Items from a data source
-------------------------

<file path="src/rtl/cesd_pkg.sv">
package cesd_pkg;

  // field widths
  localparam int CMD_W    = 3;
  localparam int SAMPLE_W = 16;
  localparam int CFG_W    = 16;
  localparam int IDX_W    = 2;
  localparam int CNT_W    = 16;
  localparam int SUM_W    = 32;
  localparam int MS_W     = 45;

  // input command codes
  typedef enum logic [CMD_W-1:0] {
    CMD_SAMPLE     = 3'd0,
    CMD_SAMPLE_END = 3'd1,
    CMD_END        = 3'd2,
    CMD_CANCEL     = 3'd3,
    CMD_RESET      = 3'd4
  } cmd_t;

  // register indexes
  localparam logic [IDX_W-1:0] REG_SAMPLE_RATE = 2'd0;
  localparam logic [IDX_W-1:0] REG_CHUNK       = 2'd1;
  localparam logic [IDX_W-1:0] REG_THRESHOLD   = 2'd2;

  // register reset values
  localparam logic [CFG_W-1:0] RATE_RESET      = 16'd16000;
  localparam logic [CFG_W-1:0] CHUNK_RESET     = 16'd16000;
  localparam logic [CFG_W-1:0] THRESHOLD_RESET = 16'd200;

  // rate clamp and time scale
  localparam logic [CFG_W-1:0] RATE_MIN = 16'd8000;
  localparam logic [CFG_W-1:0] RATE_MAX = 16'd48000;
  localparam int MS_PER_S     = 1000;
  localparam int MS_SCALE_W   = 10;

  // controller states
  typedef enum logic [2:0] {
    ST_IDLE,
    ST_MULT,
    ST_DECIDE,
    ST_LOAD_A,
    ST_LOAD_B,
    ST_DIV,
    ST_STORE,
    ST_OUT
  } state_t;

  // controller to datapath commands
  typedef struct packed {
    logic accept;
    logic mult;
    logic decide;
    logic load_a;
    logic load_b;
    logic div_step;
    logic store;
    logic sel_end;
    logic out_write;
  } ctl_t;

  // datapath to controller status
  typedef struct packed {
    logic close;
    logic emit;
    logic div_done;
    logic out_free;
  } stat_t;

endpackage

</file>
<file path="src/rtl/cesd_in_if.sv">
interface cesd_in_if;
  import cesd_pkg::*;

  logic                       valid;
  logic                       ready;
  logic [CMD_W-1:0]           cmd;
  logic signed [SAMPLE_W-1:0] sample;

  modport source (output valid, output cmd, output sample, input ready);
  modport sink (input valid, input cmd, input sample, output ready);
endinterface

</file>
<file path="src/rtl/cesd_out_if.sv">
interface cesd_out_if;
  import cesd_pkg::*;

  logic            valid;
  logic            ready;
  logic            is_final;
  logic            speech;
  logic [MS_W-1:0] first_ms;
  logic [MS_W-1:0] end_ms;

  modport source (output valid, output is_final, output speech, output first_ms,
                  output end_ms, input ready);
  modport sink (input valid, input is_final, input speech, input first_ms,
                input end_ms, output ready);
endinterface

</file>
<file path="src/rtl/cesd_cfg_if.sv">
interface cesd_cfg_if;
  import cesd_pkg::*;

  logic             valid;
  logic             ready;
  logic [IDX_W-1:0] index;
  logic [CFG_W-1:0] data;

  modport source (output valid, output index, output data, input ready);
  modport sink (input valid, input index, input data, output ready);
endinterface

</file>
<file path="src/rtl/chunked_energy_speech_detector_core.sv">
// Energy-based speech detector over fixed-size chunks of PCM samples.
// audio channel: one item per sample or command (sample, sample ending the
//   stream, end of stream, cancel, counter reset), accepted on valid && ready.
// result channel: one item per speech chunk and per final chunk, carrying the
//   final and speech flags and the chunk start and end times in ms.
// cfg channel: writes sample rate, chunk size and speech threshold; always
//   ready, meant to be used while the block is idle.
// Timing: samples that do not close their chunk stream at one per clock. A
//   close that emits nothing passes through the multiply and decide states.
//   A close with a result also runs the shared restoring divider, which
//   converts the start and then the end sample count to ms, one quotient bit
//   per cycle over COUNTER_BITS + 10 bits.
// The result sits in an output register; the block goes on accepting items
//   while it waits, and holds at the next result until the receiver takes
//   the pending one.
// Reset clears the chunk, the sample counter and the output, and loads the
//   register defaults (16000 Hz, 16000-sample chunks, threshold 200).
module chunked_energy_speech_detector_core #(
  parameter int COUNTER_BITS = 48
) (
  input logic        clk,
  input logic        rst,
  cesd_in_if.sink    audio,
  cesd_out_if.source result,
  cesd_cfg_if.sink   cfg
);
  import cesd_pkg::*;

  ctl_t  ctl;
  stat_t stat;

  // sequencer
  cesd_ctrl u_ctrl (
    .clk      (clk),
    .rst      (rst),
    .in_valid (audio.valid),
    .in_ready (audio.ready),
    .stat     (stat),
    .ctl      (ctl)
  );

  // accumulator, divider and output register
  cesd_dp #(
    .COUNTER_BITS (COUNTER_BITS)
  ) u_dp (
    .clk       (clk),
    .rst       (rst),
    .in_cmd    (audio.cmd),
    .in_sample (audio.sample),
    .ctl       (ctl),
    .stat      (stat),
    .cfg       (cfg),
    .result    (result)
  );

endmodule

</file>
<file path="src/rtl/cesd_ctrl.sv">
module cesd_ctrl (
  input  logic            clk,
  input  logic            rst,
  input  logic            in_valid,
  output logic            in_ready,
  input  cesd_pkg::stat_t stat,
  output cesd_pkg::ctl_t  ctl
);
  import cesd_pkg::*;

  state_t state, state_next;
  logic   phase_end, phase_end_next;

  // state registers
  always_ff @(posedge clk) begin
    if (rst) begin
      state     <= ST_IDLE;
      phase_end <= 1'b0;
    end else begin
      state     <= state_next;
      phase_end <= phase_end_next;
    end
  end

  // next state
  always_comb begin
    state_next     = state;
    phase_end_next = phase_end;
    unique case (state)
      ST_IDLE: begin
        if (in_valid && stat.close) state_next = ST_MULT;
      end
      ST_MULT: state_next = ST_DECIDE;
      ST_DECIDE: begin
        phase_end_next = 1'b0;
        state_next     = stat.emit ? ST_LOAD_A : ST_IDLE;
      end
      ST_LOAD_A: state_next = ST_LOAD_B;
      ST_LOAD_B: state_next = ST_DIV;
      ST_DIV: begin
        if (stat.div_done) state_next = ST_STORE;
      end
      ST_STORE: begin
        if (phase_end) begin
          state_next = ST_OUT;
        end else begin
          phase_end_next = 1'b1;
          state_next     = ST_LOAD_A;
        end
      end
      ST_OUT: begin
        if (stat.out_free) state_next = ST_IDLE;
      end
      default: state_next = ST_IDLE;
    endcase
  end

  // command outputs
  always_comb begin
    in_ready      = (state == ST_IDLE);
    ctl           = '0;
    ctl.sel_end   = phase_end;
    unique case (state)
      ST_IDLE:   ctl.accept    = in_valid;
      ST_MULT:   ctl.mult      = 1'b1;
      ST_DECIDE: ctl.decide    = 1'b1;
      ST_LOAD_A: ctl.load_a    = 1'b1;
      ST_LOAD_B: ctl.load_b    = 1'b1;
      ST_DIV:    ctl.div_step  = 1'b1;
      ST_STORE:  ctl.store     = 1'b1;
      ST_OUT:    ctl.out_write = stat.out_free;
      default:   ctl.accept    = 1'b0;
    endcase
  end

endmodule

</file>
<file path="src/rtl/cesd_dp.sv">
module cesd_dp #(
  parameter int COUNTER_BITS = 48
) (
  input  logic                                 clk,
  input  logic                                 rst,
  input  logic [cesd_pkg::CMD_W-1:0]           in_cmd,
  input  logic signed [cesd_pkg::SAMPLE_W-1:0] in_sample,
  input  cesd_pkg::ctl_t                       ctl,
  output cesd_pkg::stat_t                      stat,
  cesd_cfg_if.sink                             cfg,
  cesd_out_if.source                           result
);
  import cesd_pkg::*;

  localparam int DW  = COUNTER_BITS + MS_SCALE_W;
  localparam int DCW = $clog2(DW);
  localparam int XW  = (DW > MS_W) ? DW : MS_W + 1;

  logic [CFG_W-1:0]        rate_reg, chunk_reg, thr_reg;
  logic [CNT_W-1:0]        chunk_count;
  logic [SUM_W-1:0]        abs_sum;
  logic [COUNTER_BITS-1:0] total_samples, start_samples;
  logic                    final_r, speech_r;
  logic [SUM_W:0]          prod;
  logic [DW-1:0]           dvd;
  logic [CFG_W-1:0]        rem;
  logic [DCW-1:0]          div_cnt;
  logic [MS_W-1:0]         first_ms_r, end_ms_r;
  logic                    out_valid;

  logic [SAMPLE_W:0]       mag;
  logic [CNT_W-1:0]        count_inc, limit;
  logic [COUNTER_BITS:0]   total_sum;
  logic [COUNTER_BITS-1:0] total_sat, conv_src;
  logic [DW-1:0]           src_ext;
  logic [CFG_W-1:0]        rate_eff;
  logic [CFG_W:0]          rem_sh;
  logic                    ge, speech_now;
  logic [XW-1:0]           q_ext;
  logic [MS_W-1:0]         ms_val;

  // configuration registers
  assign cfg.ready = 1'b1;
  always_ff @(posedge clk) begin
    if (rst) begin
      rate_reg  <= RATE_RESET;
      chunk_reg <= CHUNK_RESET;
      thr_reg   <= THRESHOLD_RESET;
    end else if (cfg.valid) begin
      unique case (cfg.index)
        REG_SAMPLE_RATE: rate_reg  <= cfg.data;
        REG_CHUNK:       chunk_reg <= cfg.data;
        REG_THRESHOLD:   thr_reg   <= cfg.data;
        default:         rate_reg  <= rate_reg;
      endcase
    end
  end

  // sample magnitude and close decision
  assign mag = in_sample[SAMPLE_W-1]
             ? (17'h10000 - {1'b0, in_sample[SAMPLE_W-1:0]})
             : {1'b0, in_sample[SAMPLE_W-1:0]};
  assign count_inc = chunk_count + 1'b1;
  assign limit     = (chunk_reg == '0) ? CNT_W'(1) : chunk_reg;

  always_comb begin
    stat.close = 1'b0;
    unique case (in_cmd)
      CMD_SAMPLE:     stat.close = (count_inc >= limit);
      CMD_SAMPLE_END: stat.close = 1'b1;
      CMD_END:        stat.close = 1'b1;
      default:        stat.close = 1'b0;
    endcase
  end

  // speech test without division: mean > thr  <=>  sum >= (thr + 1) * count
  assign speech_now = (chunk_count != '0) && ({1'b0, abs_sum} >= prod);
  assign stat.emit  = speech_now || final_r;

  // saturating sample counter
  assign total_sum = {1'b0, total_samples} + (COUNTER_BITS + 1)'(chunk_count);
  assign total_sat = total_sum[COUNTER_BITS] ? '1 : total_sum[COUNTER_BITS-1:0];

  // chunk accumulator and counter
  always_ff @(posedge clk) begin
    if (rst) begin
      chunk_count   <= '0;
      abs_sum       <= '0;
      total_samples <= '0;
      final_r       <= 1'b0;
    end else if (ctl.accept) begin
      final_r <= (in_cmd == CMD_SAMPLE_END) || (in_cmd == CMD_END);
      unique case (in_cmd)
        CMD_SAMPLE, CMD_SAMPLE_END: begin
          abs_sum     <= abs_sum + SUM_W'(mag);
          chunk_count <= count_inc;
        end
        CMD_CANCEL: begin
          abs_sum     <= '0;
          chunk_count <= '0;
        end
        CMD_RESET: begin
          abs_sum       <= '0;
          chunk_count   <= '0;
          total_samples <= '0;
        end
        default: abs_sum <= abs_sum;
      endcase
    end else if (ctl.decide) begin
      total_samples <= total_sat;
      abs_sum       <= '0;
      chunk_count   <= '0;
    end
  end

  // threshold product and chunk snapshot
  always_ff @(posedge clk) begin
    if (ctl.mult) begin
      prod <= (SUM_W + 1)'({1'b0, thr_reg} + 17'd1) * (SUM_W + 1)'(chunk_count);
    end
    if (ctl.decide) begin
      speech_r      <= speech_now;
      start_samples <= total_samples;
    end
  end

  // clamped rate
  always_comb begin
    if (rate_reg < RATE_MIN) begin
      rate_eff = RATE_MIN;
    end else if (rate_reg > RATE_MAX) begin
      rate_eff = RATE_MAX;
    end else begin
      rate_eff = rate_reg;
    end
  end

  // samples * 1000 / rate, one quotient bit a cycle
  assign conv_src = ctl.sel_end ? total_samples : start_samples;
  assign src_ext  = DW'(conv_src);
  assign rem_sh   = {rem, dvd[DW-1]};
  assign ge       = (rem_sh >= {1'b0, rate_eff});
  assign stat.div_done = (div_cnt == DCW'(DW - 1));

  always_ff @(posedge clk) begin
    if (ctl.load_a) begin
      dvd     <= (src_ext << 10) - (src_ext << 4);
      rem     <= '0;
      div_cnt <= '0;
    end else if (ctl.load_b) begin
      dvd <= dvd - (src_ext << 3);
    end else if (ctl.div_step) begin
      rem     <= ge ? CFG_W'(rem_sh - {1'b0, rate_eff}) : rem_sh[CFG_W-1:0];
      dvd     <= {dvd[DW-2:0], ge};
      div_cnt <= div_cnt + 1'b1;
    end
  end

  // saturate quotient to the ms field
  assign q_ext  = XW'(dvd);
  assign ms_val = (|q_ext[XW-1:MS_W]) ? '1 : q_ext[MS_W-1:0];

  always_ff @(posedge clk) begin
    if (ctl.store) begin
      if (ctl.sel_end) begin
        end_ms_r <= ms_val;
      end else begin
        first_ms_r <= ms_val;
      end
    end
  end

  // output register
  assign stat.out_free = !out_valid || result.ready;
  always_ff @(posedge clk) begin
    if (rst) begin
      out_valid <= 1'b0;
    end else if (ctl.out_write) begin
      out_valid <= 1'b1;
    end else if (result.ready) begin
      out_valid <= 1'b0;
    end
  end

  always_ff @(posedge clk) begin
    if (ctl.out_write) begin
      result.is_final <= final_r;
      result.speech   <= speech_r;
      result.first_ms <= first_ms_r;
      result.end_ms   <= end_ms_r;
    end
  end

  assign result.valid = out_valid;

  // a result is never written over one still waiting
  a_no_overwrite: assert property (@(posedge clk) disable iff (rst)
    ctl.out_write |-> (!out_valid || result.ready))
    else $error("result written while output register held");

  // closing a chunk empties the accumulator
  a_close_clears: assert property (@(posedge clk) disable iff (rst)
    ctl.decide |=> (chunk_count == '0 && abs_sum == '0))
    else $error("chunk state not cleared at close");

  // the sample counter never goes back at a close
  a_total_mono: assert property (@(posedge clk) disable iff (rst)
    ctl.decide |=> (total_samples >= $past(total_samples)))
    else $error("sample counter decreased at close");

endmodule
</file>
<file path="src/flat_wrapper.sv">
// flat-port wrapper written by rule: the top's interface ports become plain ports
module chunked_energy_speech_detector_core_flat import cesd_pkg::*;
#(
  parameter int COUNTER_BITS = 48
)
  (clk, rst, audio_valid, audio_cmd, audio_sample, audio_ready, result_valid, result_is_final, result_speech, result_first_ms, result_end_ms, result_ready, cfg_valid, cfg_index, cfg_data, cfg_ready);
  cesd_in_if audio_i ();
  cesd_out_if result_i ();
  cesd_cfg_if cfg_i ();
  input logic clk;
  input logic rst;
  input wire logic [$bits(audio_i.valid)-1:0] audio_valid;
  input wire logic [$bits(audio_i.cmd)-1:0] audio_cmd;
  input wire logic [$bits(audio_i.sample)-1:0] audio_sample;
  output wire logic [$bits(audio_i.ready)-1:0] audio_ready;
  output wire logic [$bits(result_i.valid)-1:0] result_valid;
  output wire logic [$bits(result_i.is_final)-1:0] result_is_final;
  output wire logic [$bits(result_i.speech)-1:0] result_speech;
  output wire logic [$bits(result_i.first_ms)-1:0] result_first_ms;
  output wire logic [$bits(result_i.end_ms)-1:0] result_end_ms;
  input wire logic [$bits(result_i.ready)-1:0] result_ready;
  input wire logic [$bits(cfg_i.valid)-1:0] cfg_valid;
  input wire logic [$bits(cfg_i.index)-1:0] cfg_index;
  input wire logic [$bits(cfg_i.data)-1:0] cfg_data;
  output wire logic [$bits(cfg_i.ready)-1:0] cfg_ready;
  assign audio_i.valid = audio_valid;
  assign audio_i.cmd = audio_cmd;
  assign audio_i.sample = audio_sample;
  assign audio_ready = audio_i.ready;
  assign result_valid = result_i.valid;
  assign result_is_final = result_i.is_final;
  assign result_speech = result_i.speech;
  assign result_first_ms = result_i.first_ms;
  assign result_end_ms = result_i.end_ms;
  assign result_i.ready = result_ready;
  assign cfg_i.valid = cfg_valid;
  assign cfg_i.index = cfg_index;
  assign cfg_i.data = cfg_data;
  assign cfg_ready = cfg_i.ready;
  chunked_energy_speech_detector_core #(.COUNTER_BITS(COUNTER_BITS)) u_core (.clk(clk), .rst(rst), .audio(audio_i), .result(result_i), .cfg(cfg_i));
endmodule
</file>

-------------------------

* Task item *
Identify every line above with the string "that" in it. Copy those lines.

* Result below *
// Timing: samples that do not close their chunk stream at one per clock. A
//   close that emits nothing passes through the multiply and decide states.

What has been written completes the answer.